●現在おすすめの食べ物を5つ。
【四枚切り食パン】
ある小説で、食にこだわりのある主人公が、8枚切り食パンを食べながらこう述懐する。「私は4枚切りのパンをほとんど憎悪している」。
否。断じて否。
薄切りの食パンは何かをのせたり挟んだりするには重宝だが、食パンを食べるのなら、特にトーストにするならば、断然厚く切るべきだ。
薄切り食パンの表面を狐色に焼くと、カリカリとした食感で終わってしまう。
それはそれでいいものだが、これが厚切りならばどうか。歯がカリッとした表面を破ると、そこはふわふわもちもちの第2層。蒸気を含んだ柔らかな内部と程よい焦げ目の合わさる美味さたるや。
・・・・・・ちょっとお腹がすいたので、パン焼いてくる。
【じゃがいも】
茹でてつぶしてマヨネーズとマーガリンと塩コショウ、出来れば隠し味にコンデンスミルクと昆布茶を少々。マヨネーズは入れすぎず、あくまで芋の質感を残すこと。お好みでコーンやベーコン、たらこを混ぜてもOK。
このマッシュポテトが大好物だ。大量に作って夕食に出し、残りを朝ごはんのバタートーストにたっぷりのせて食す。炭水化物万歳。
これがあれば食パン4分の3斤は食べられる。というより、4枚切りのパンを3枚たいらげて、もう1枚食べようとしたところで、さすがに1食1斤はと思いとどまった。
【豆腐】
切っただけで冷奴。温めただけで湯豆腐。頭を彩る葱なめこ鰹節ちりめんじゃこ豆板醤とろろ昆布なめたけ蟹カマえとせとら。
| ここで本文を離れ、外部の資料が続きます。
**config.mk**
```make
export PLATFORM = sky130hd
export DESIGN_NAME = nibble_serial_adder
export DESIGN_NICKNAME = d
export VERILOG_FILES = /design/src/rtl/nibble_serial_adder_pkg.sv /design/src/rtl/nibble_serial_adder_cla4_slice.sv /design/src/rtl/nibble_serial_adder.sv
export SDC_FILE = /design/constraint.sdc
export NUM_CORES = 1
export LEC_CHECK = 0
export ABC_AREA = 1
export CAP_MARGIN = 10
export CORE_MARGIN = 2
export CORE_UTILIZATION = 52
export CTS_BUF_LIST = sky130_fd_sc_hd__clkbuf_16
export CTS_CLUSTER_SIZE = 30
export DETAILED_ROUTE_END_ITERATION = 6
export PLACE_DENSITY = 0.8
export SYNTH_ARGS = -nofsm -noshare
export SYNTH_HDL_FRONTEND = slang
export SYNTH_SLANG_ARGS = --single-unit
```
**constraint.sdc**
```tcl
create_clock -name clk -period 2.6 [get_ports clk]
set_input_delay 0.39 -clock clk [delete_from_list [all_inputs] [get_ports clk]]
set_output_delay 0.39 -clock clk [all_outputs]
set_load 0.05 [all_outputs]
```
**src/rtl/nibble_serial_adder_pkg.sv**
```systemverilog
// Shared definitions for the nibble-serial adder.
//   NIBBLE_W  : width of the single carry-lookahead slice
//   state_t   : controller states IDLE/RUN/DONE (encodings 0/1/2)
//   cnt_width : width of the nibble counter, clog2(nib) with a 1-bit minimum
package nibble_serial_adder_pkg;

  localparam int unsigned NIBBLE_W = 4;

  typedef enum logic [1:0] {
    ST_IDLE = 2'd0,
    ST_RUN  = 2'd1,
    ST_DONE = 2'd2
  } state_t;

  function automatic int unsigned cnt_width(input int unsigned nib);
    return (nib > 1) ? $clog2(nib) : 1;
  endfunction

endpackage

```
**src/rtl/nibble_serial_adder_cla4_slice.sv**
```systemverilog
// cla4_slice: combinational 4-bit carry-lookahead adder slice.
// Ports:
//   a, b [3:0] : operand nibbles
//   ci         : carry in
//   s  [3:0]   : sum nibble
//   co         : carry out of bit 3
//   c3         : carry into bit 3 (only with OVERFLOW_FLAG_EN, used for signed overflow)
// Every internal carry is a flat generate/propagate sum of products of the inputs,
// so no carry depends on a previous carry.
module cla4_slice
  import nibble_serial_adder_pkg::*;
(
  input  logic [NIBBLE_W-1:0] a,
  input  logic [NIBBLE_W-1:0] b,
  input  logic                ci,
  output logic [NIBBLE_W-1:0] s,
  output logic                co
`ifdef OVERFLOW_FLAG_EN
  ,
  output logic                c3
`endif
);

  logic [NIBBLE_W-1:0] g;
  logic [NIBBLE_W-1:0] p;
  logic [NIBBLE_W:0]   c;

  always_comb begin
    g = a & b;
    p = a ^ b;

    c[0] = ci;
    c[1] = g[0] | (p[0] & ci);
    c[2] = g[1] | (p[1] & g[0]) | (p[1] & p[0] & ci);
    c[3] = g[2] | (p[2] & g[1]) | (p[2] & p[1] & g[0])
         | (p[2] & p[1] & p[0] & ci);
    c[4] = g[3] | (p[3] & g[2]) | (p[3] & p[2] & g[1])
         | (p[3] & p[2] & p[1] & g[0]) | (p[3] & p[2] & p[1] & p[0] & ci);

    s  = p ^ c[NIBBLE_W-1:0];
    co = c[4];
  end

`ifdef OVERFLOW_FLAG_EN
  assign c3 = c[3];
`endif

endmodule

```
**src/rtl/nibble_serial_adder.sv**
```systemverilog
// nibble_serial_adder: WIDTH-bit adder that processes one nibble per clock through a
// single cla4_slice, holding the inter-nibble carry in a register.
// Optional feature macro: OVERFLOW_FLAG_EN (adds the ovf output).
// Ports:
//   clk, rst            : clock, asynchronous active-high reset
//   in_valid/in_ready   : operand handshake (in_ready high only in IDLE)
//   a, b, cin           : operands, captured on the accept edge
//   out_valid/out_ready : result handshake (out_valid high only in DONE)
//   sum, cout           : registered result, held until the next result completes
//   busy                : high in RUN or DONE
//   ovf                 : signed overflow, valid with out_valid (OVERFLOW_FLAG_EN only)
module nibble_serial_adder
  import nibble_serial_adder_pkg::*;
#(
  parameter int unsigned WIDTH = 16
) (
  input  logic             clk,
  input  logic             rst,
  input  logic             in_valid,
  output logic             in_ready,
  input  logic [WIDTH-1:0] a,
  input  logic [WIDTH-1:0] b,
  input  logic             cin,
  output logic             out_valid,
  input  logic             out_ready,
  output logic [WIDTH-1:0] sum,
  output logic             cout,
  output logic             busy
`ifdef OVERFLOW_FLAG_EN
  ,
  output logic             ovf
`endif
);

  localparam int unsigned NIB   = WIDTH / NIBBLE_W;
  localparam int unsigned CNT_W = cnt_width(NIB);
  localparam logic [CNT_W-1:0] CNT_LAST = CNT_W'(NIB - 1);

  state_t               state;
  logic [WIDTH-1:0]     a_sh;
  logic [WIDTH-1:0]     b_sh;
  logic [WIDTH-1:0]     sum_sh;
  logic                 carry;
  logic [CNT_W-1:0]     cnt;

  logic [NIBBLE_W-1:0]  nib_s;
  logic                 nib_co;
  logic [WIDTH-1:0]     sum_next;
`ifdef OVERFLOW_FLAG_EN
  logic                 nib_c3;
`endif

  cla4_slice u_cla (
    .a  (a_sh[NIBBLE_W-1:0]),
    .b  (b_sh[NIBBLE_W-1:0]),
    .ci (carry),
    .s  (nib_s),
    .co (nib_co)
`ifdef OVERFLOW_FLAG_EN
    ,
    .c3 (nib_c3)
`endif
  );

  // New nibble enters at the top of the sum shift register. Expressed as shift/OR
  // rather than a concatenation so WIDTH=4 (no lower part to keep) still elaborates.
  always_comb begin
    sum_next = (sum_sh >> NIBBLE_W) | (WIDTH'(nib_s) << (WIDTH - NIBBLE_W));
  end

  always_ff @(posedge clk or posedge rst) begin
    if (rst) begin
      state     <= ST_IDLE;
      in_ready  <= 1'b1;
      out_valid <= 1'b0;
      busy      <= 1'b0;
      sum       <= '0;
      cout      <= 1'b0;
      a_sh      <= '0;
      b_sh      <= '0;
      sum_sh    <= '0;
      carry     <= 1'b0;
      cnt       <= '0;
`ifdef OVERFLOW_FLAG_EN
      ovf       <= 1'b0;
`endif
    end else begin
      case (state)
        ST_IDLE: begin
          if (in_valid) begin
            a_sh     <= a;
            b_sh     <= b;
            carry    <= cin;
            cnt      <= '0;
            state    <= ST_RUN;
            in_ready <= 1'b0;
            busy     <= 1'b1;
          end
        end

        ST_RUN: begin
          sum_sh <= sum_next;
          a_sh   <= a_sh >> NIBBLE_W;
          b_sh   <= b_sh >> NIBBLE_W;
          carry  <= nib_co;
          cnt    <= cnt + 1'b1;
          if (cnt == CNT_LAST) begin
            // Result registers load on the final nibble so they change only here
            // and keep their value through IDLE and the next RUN.
            state     <= ST_DONE;
            out_valid <= 1'b1;
            sum       <= sum_next;
            cout      <= nib_co;
`ifdef OVERFLOW_FLAG_EN
            ovf       <= nib_c3 ^ nib_co;
`endif
          end
        end

        ST_DONE: begin
          if (out_ready) begin
            state     <= ST_IDLE;
            out_valid <= 1'b0;
            busy      <= 1'b0;
            in_ready  <= 1'b1;
          end
        end

        default: begin
          state     <= ST_IDLE;
          out_valid <= 1'b0;
          busy      <= 1'b0;
          in_ready  <= 1'b1;
        end
      endcase
    end
  end

endmodule

```
After elaboration in Yosys (flattened, before gate mapping). Index checks and enable logic that the tools add are counted.

Output and inout bits: 20. Register bits: 73.

Reductions and logical operators: 7. Multiplexer cells: 20. Add/sub/neg operators: 1. Eq/ne operators: 6. Bitwise gates (word level): 32.

Operators by type and width (count): one-hot mux 16 bit (2 select lines) (2); two-way mux 16 bit (2); AND 1 bit (16); OR 12 x 16 -> 16 bit (1); OR 1 bit (10); one-hot mux 1 bit (3 select lines) (3); AND reduction 3 bit (3); two-way mux 2 bit (4); XOR 4 bit (2); two-way mux 1 bit (6); inequality test 2 bit (second input constant) (3); one-hot mux 2 bit (3 select lines) (1); AND 4 bit (1); equality test 2 bit (second input constant) (2); one-hot mux 2 bit (2 select lines) (1); AND reduction 2 bit (2); adder 2 x 1 -> 2 bit (second input constant) (1); equality test 2 x 1 -> 1 bit (second input constant) (1); logical NOT 2 bit (1); inverter 1 bit (2); one-hot mux 1 bit (2 select lines) (1); nonzero test 2 bit (1).

Depth between registers and ports, before layout. Gate-level depths: netlist (run 1).

Depth after elaboration: 7. Depth in mapped cells: 8. Mapped depth without buffers: 8.

Modules after synthesis. Synthesis (run 1) repeated with hierarchy kept, for this count alone.

Cells, all modules: 411. Area, all modules: 3369.5 µm².

Modules (own cells, without submodules): nibble_serial_adder (instances 1, area an instance 3180.6 µm², cells an instance 380, sequential area each 1727.9 µm²); cla4_slice (instances 1, area an instance 188.9 µm², cells an instance 31, sequential area each 0.0 µm²).

Worst setup path before layout (run 1). No wires, ideal clock.

Path type: register to register. Start point: register a_sh[1]. End point: register sum[14]. Buffers on the path: 0. Library setup time: 0.118 ns. Setup slack: 1.208 ns. Required time: 2.482 ns. Cell stages (with the launch flop): 6. Clock period less this slack: 1.392 ns. Arrival: 1.274 ns. Path through: dfrtp_1 ha_1 or2_2 a21o_1 nand3_1 nand2_1.

Cells in the longest elaborated chain, start to end: 6.

Ends and longest elaborated chain: start: declaration (RTL line nibble_serial_adder.sv:40) `logic [WIDTH-1:0] a_sh;`; start signal: assignment (RTL line nibble_serial_adder.sv:103) `a_sh <= a_sh >> NIBBLE_W;`; XOR 4 bit (RTL line nibble_serial_adder_cla4_slice.sv:30) `p = a ^ b;`; AND 1 bit (RTL line nibble_serial_adder_cla4_slice.sv:34) `c[2] = g[1] | (p[1] & g[0]) | (p[1] & p[0] & ci);`; OR 1 bit / AND 1 bit (equally long branches) (RTL line nibble_serial_adder_cla4_slice.sv:34); OR 1 bit * (RTL line nibble_serial_adder_cla4_slice.sv:34); XOR 4 bit * (RTL line nibble_serial_adder_cla4_slice.sv:40) `s = p ^ c[NIBBLE_W-1:0];`; OR 12 x 16 -> 16 bit * (RTL line nibble_serial_adder.sv:68) `sum_next = (sum_sh >> NIBBLE_W) | (WIDTH'(nib_s) << (WIDTH - NIBBLE_W));`; end signal: assignment (RTL line nibble_serial_adder.sv:112) `sum <= sum_next;`; end: declaration (RTL line nibble_serial_adder.sv:26) `output logic [WIDTH-1:0] sum,`.

Every way passes the cells marked *; elsewhere a longest branch is shown, timed or not. A chain may end at the register's enable or synchronous reset.

Final worst setup path (run 1).
Start point: register in_ready. End point: output in_ready.

RTL lines: start: declaration (RTL line nibble_serial_adder.sv:20) `output logic in_ready,`; start signal: assignment (RTL line nibble_serial_adder.sv:74) `in_ready <= 1'b1;`; start signal: assignment (RTL line nibble_serial_adder.sv:96) `in_ready <= 1'b0;`; start signal: assignment (RTL line nibble_serial_adder.sv:125) `in_ready <= 1'b1;`.

No word-level cell between the ends.

==> out/results.ini, run 1 <==
[status]
status=complete, no violations

[global_routing]
grt_pass1_wl_um=10840
grt_pass1_vias=2408
grt_usage_pct=22.06
grt_remaining_overflow=0
antenna_found_initial=0
grt_max_degree=70

[synthesis]
ys_ff_latch=69
syn_area_per_cell_um2=9.351
syn_inst=323
synth_top_area_share_pct=56.34
yosys.area.top_type=dfrtp_1
synthTopCellsByCount=nand2_1, dfrtp_1, o21ai_0, nor2_1, o21ai_1
synthesis.nets=366
yosysUniqueCellTypes=30
synth_edf_count=0
yosys_warnings=0
synth_most_common_cell=nand2_1
async_flop_share_pct=100.0
synth-main-ff-cell=dfrtp_1
synthTopCellsByArea=dfrtp_1, nand2_1, o21ai_0, nor2_1, o21ai_1
ys_seq_area_share_pct=57.21
netlist_area_um2=3020

[pwr]
p_total_mw=5.641
p_sw_share_pct=43.30
p_leak_nw=1.808
seq_power_share_pct=33.0
clkPwrFrac_pct=20.5
combinationalPowerShare_pct=46.5
ir_drop_mv=0.7287
power.internal_mw=3.198
powerDensity_nw_per_um2=1453
p_switching_mw=2.443

[place]
port_buffers=56
dp.cells=438
place.gp.congestion=0.7724
placed_area_um2=3600
dpl.hpwl_um=4064

[worst_hold_path]
worstHoldPathType=in2async

[run]
drv_cap=0

[worst_setup_path]
cp_max_fo=2
path_class=reg2out
required_ns=2.21
path_delay_family=buffers and inverters
crit_path_start_kind=flip-flop
cp.buffers_inverters=1
critPathArrivalTime_ns=1.64
critPathMaxStageDelay_ns=0.80
reg2reg_slack_ns=0.80
endpoint_kind=output pin
slowest_stage=clkdlybuf4s50_1
crit_chain=clkdlybuf4s50_1

[timing]
min_period_over_period_pct=78.27
tns_ns=0
slew_viol_final=0
setup_viol=0
slew_headroom_pct=61.70
tightestPinTransition_ns=0.5739
hold_viol_final=0
max_freq_mhz=491.4
skew_ns=0.005908
layout_min_cycle_time_ns=2.035
rsz0062_at_grt=no

[floorplanning]
start_util_pct=54.19
die_w_um=80.22
fp-row-count=27
dieArea_um2=6434
core_um2=5574
dieHeight_um=80.22
ios=57

[clock_tree]
numClockSinks=69
hold_buffers=0
cts_buffer_depth=2
cts_buffers=9
cts_tree=built
clk_latency_ns=0.33
clk_pin_slew_worst_paths_ns=0.05
root_buffer=clkbuf_16
post_cts_resized=0
cts_max_level=3
cts_setup_buffers=0

[final_layout]
final_util_pct=69.65
finalNonFillerCells=454
final_cell_area_um2=3882
drive_gt1_share_pct=8.377
finalNetCount=420
antenna_cells=0
syn2layout_area_growth_pct=28.54
fill_cells=419

[drt]
firstDrtPassIters=5
vias=2432
drt_wl_total_um=6372
drtIter0Drc=173
avgViaCountPerCell=5.357
drcViolationCount=0
post_drt_wl_per_cell_um=14.04
ant_nets=0

[routing by layer]
metal | track usage, % | vias up | wire length, um
li1 | - | 1163 | -
met1 | 28.25 | 1170 | 2678
met2 | 36.25 | 83 | 3203
met3 | 4.831 | 16 | 351
met4 | 9.322 | 0 | 138
met5 | 0 | - | 0
[flip-flops by register name, indices dropped and copies added, names as in the netlist]
name	count
in_ready	1
b_sh	16
out_valid	1
busy	1
a_sh	16
carry	1
state	2
sum_sh	12
sum	16
cout	1
cnt	2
あんかけ。茶巾豆腐。豆腐ステーキ。白和え。麻婆豆腐。豆腐の味噌汁。揚げだし豆腐。豆腐ハンバーグ。豆腐ケーキ。
メインから小鉢、デザートまでこなすその守備範囲の広さに惚れている。
本当にいいものはそのまま食べてもおいしい。
何と隙のない、にくい奴。
【鶏ささみ】
ささみが好きだ。最後の晩餐に「最高級のヒレステーキとそこらのスーパーで普通に売っている鶏ささみ、どちらを召し上がりますか」と聞かれたら、迷わず「最高級のささみを持って来い」と答える用意があるくらい好きだ。
柔らかで緻密なあの肉質。淡白な味。美しい流線形。
特に焼いて食べるのがいい。塩コショウでシンプルに。チーズを挟んで濃厚に。バジルペーストを塗っておしゃれに。照り焼きで豪快に。卵をからめてピカタに。
こんなに魅力がある肉なのに、我が家の家族には人気がない。もそもそして嫌だとのこと。仕方がないので、わたし以外の家族が好きで、わたしがあまり好きではないおかずを出すときに、自分の分だけ焼いて食べている。ささみオンリーミー。これはこれで悪くない。
【PINO(エスキモー)】
バニラアイスをチョコレートでコーティングしたアイスクリーム。
30年前から販売されている定番をいまさらプッシュ。
ちょっと甘い物が食べたいときにちょうどいい。
アイスといえば、先ほどの話。
暗い台所で、手探りで冷凍庫を開け、アイスが入っている棚からひとつ大きめの袋を持ってきた。
部屋に戻って明かりの下で見たら、冷凍むきえびだった。アイスモナカだと思ったのに!思ったのに!